The major environmental impact of holidays generally comes from the journey there, because flying releases a lot of greenhouse gases at high altitude, and the further one flies the greater the impact. You may also like to try some of the carbon footprint calculators in the section on Your Footprint.
Cruises
As with air travel, the cruise industry is growing fast. The number of cruise passengers reached 28 million in 2018, generating around 35 billion U.S. dollars. While only representing 2% of the global tourism industry, it is the fastest growing sector over the past 20 years.
It is also largely impossible to regulate, due to the globalised nature of the industry.

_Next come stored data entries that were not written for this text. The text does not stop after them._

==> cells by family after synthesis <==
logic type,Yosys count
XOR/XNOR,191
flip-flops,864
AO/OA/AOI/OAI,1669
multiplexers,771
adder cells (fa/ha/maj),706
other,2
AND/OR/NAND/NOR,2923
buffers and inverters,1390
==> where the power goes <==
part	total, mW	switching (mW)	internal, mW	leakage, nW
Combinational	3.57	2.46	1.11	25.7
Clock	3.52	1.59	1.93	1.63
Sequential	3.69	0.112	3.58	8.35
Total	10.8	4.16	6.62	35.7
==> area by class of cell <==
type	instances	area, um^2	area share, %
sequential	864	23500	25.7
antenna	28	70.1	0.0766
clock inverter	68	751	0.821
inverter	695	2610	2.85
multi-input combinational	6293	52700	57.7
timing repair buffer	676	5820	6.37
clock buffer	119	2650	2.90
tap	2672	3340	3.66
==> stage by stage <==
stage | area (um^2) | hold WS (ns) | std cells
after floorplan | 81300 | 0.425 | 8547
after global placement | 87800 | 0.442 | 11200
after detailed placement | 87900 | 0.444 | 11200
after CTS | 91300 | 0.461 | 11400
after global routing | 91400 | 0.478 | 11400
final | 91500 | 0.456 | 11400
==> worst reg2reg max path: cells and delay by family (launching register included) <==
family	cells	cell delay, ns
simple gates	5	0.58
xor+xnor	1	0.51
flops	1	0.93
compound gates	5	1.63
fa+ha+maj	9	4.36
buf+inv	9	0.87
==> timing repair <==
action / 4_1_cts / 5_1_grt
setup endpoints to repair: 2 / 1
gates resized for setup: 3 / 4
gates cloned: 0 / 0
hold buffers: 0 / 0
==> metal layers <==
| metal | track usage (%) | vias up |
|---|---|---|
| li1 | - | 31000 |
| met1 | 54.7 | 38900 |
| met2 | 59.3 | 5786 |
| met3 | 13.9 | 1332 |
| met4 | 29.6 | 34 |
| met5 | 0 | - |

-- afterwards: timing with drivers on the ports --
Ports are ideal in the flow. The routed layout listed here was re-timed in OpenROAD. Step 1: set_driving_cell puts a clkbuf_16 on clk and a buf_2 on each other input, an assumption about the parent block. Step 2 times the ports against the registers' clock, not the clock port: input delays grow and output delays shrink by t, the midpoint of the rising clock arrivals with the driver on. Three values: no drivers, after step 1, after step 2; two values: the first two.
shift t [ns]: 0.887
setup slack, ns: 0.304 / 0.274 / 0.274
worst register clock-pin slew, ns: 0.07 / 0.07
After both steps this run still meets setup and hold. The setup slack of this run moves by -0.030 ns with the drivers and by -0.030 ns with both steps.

If you can, do try to use regular ferries rather than cruise liners, for instance up the coast of British Columbia to Alaska, or between Caribbean islands. It’s also possible to cross the oceans in comfort as a passenger on a container ship, although this costs far more than flying.
Once you arrive
Your holiday can have serious environmental and social impacts once you arrive at your destination too. Water, power and other essentials are often diverted away from local needs to supply exclusive tourist resorts and golf courses, while high levels of waste and pollution from luxury hotels threatens local ecosystems. Communities can even find themselves wholly uprooted make way for tourism developments, most notoriously under the guise of post-tsunami reconstruction, when villages were moved supposedly on grounds of safety, but found their beachfront land handed over to hotel companies. Often the economic returns which might compensate for this are spirited away by multinational tour operators, with few benefits left to the local community. Tourism Concern is a membership organisation that fights exploitation in tourism and promotes responsible tourism.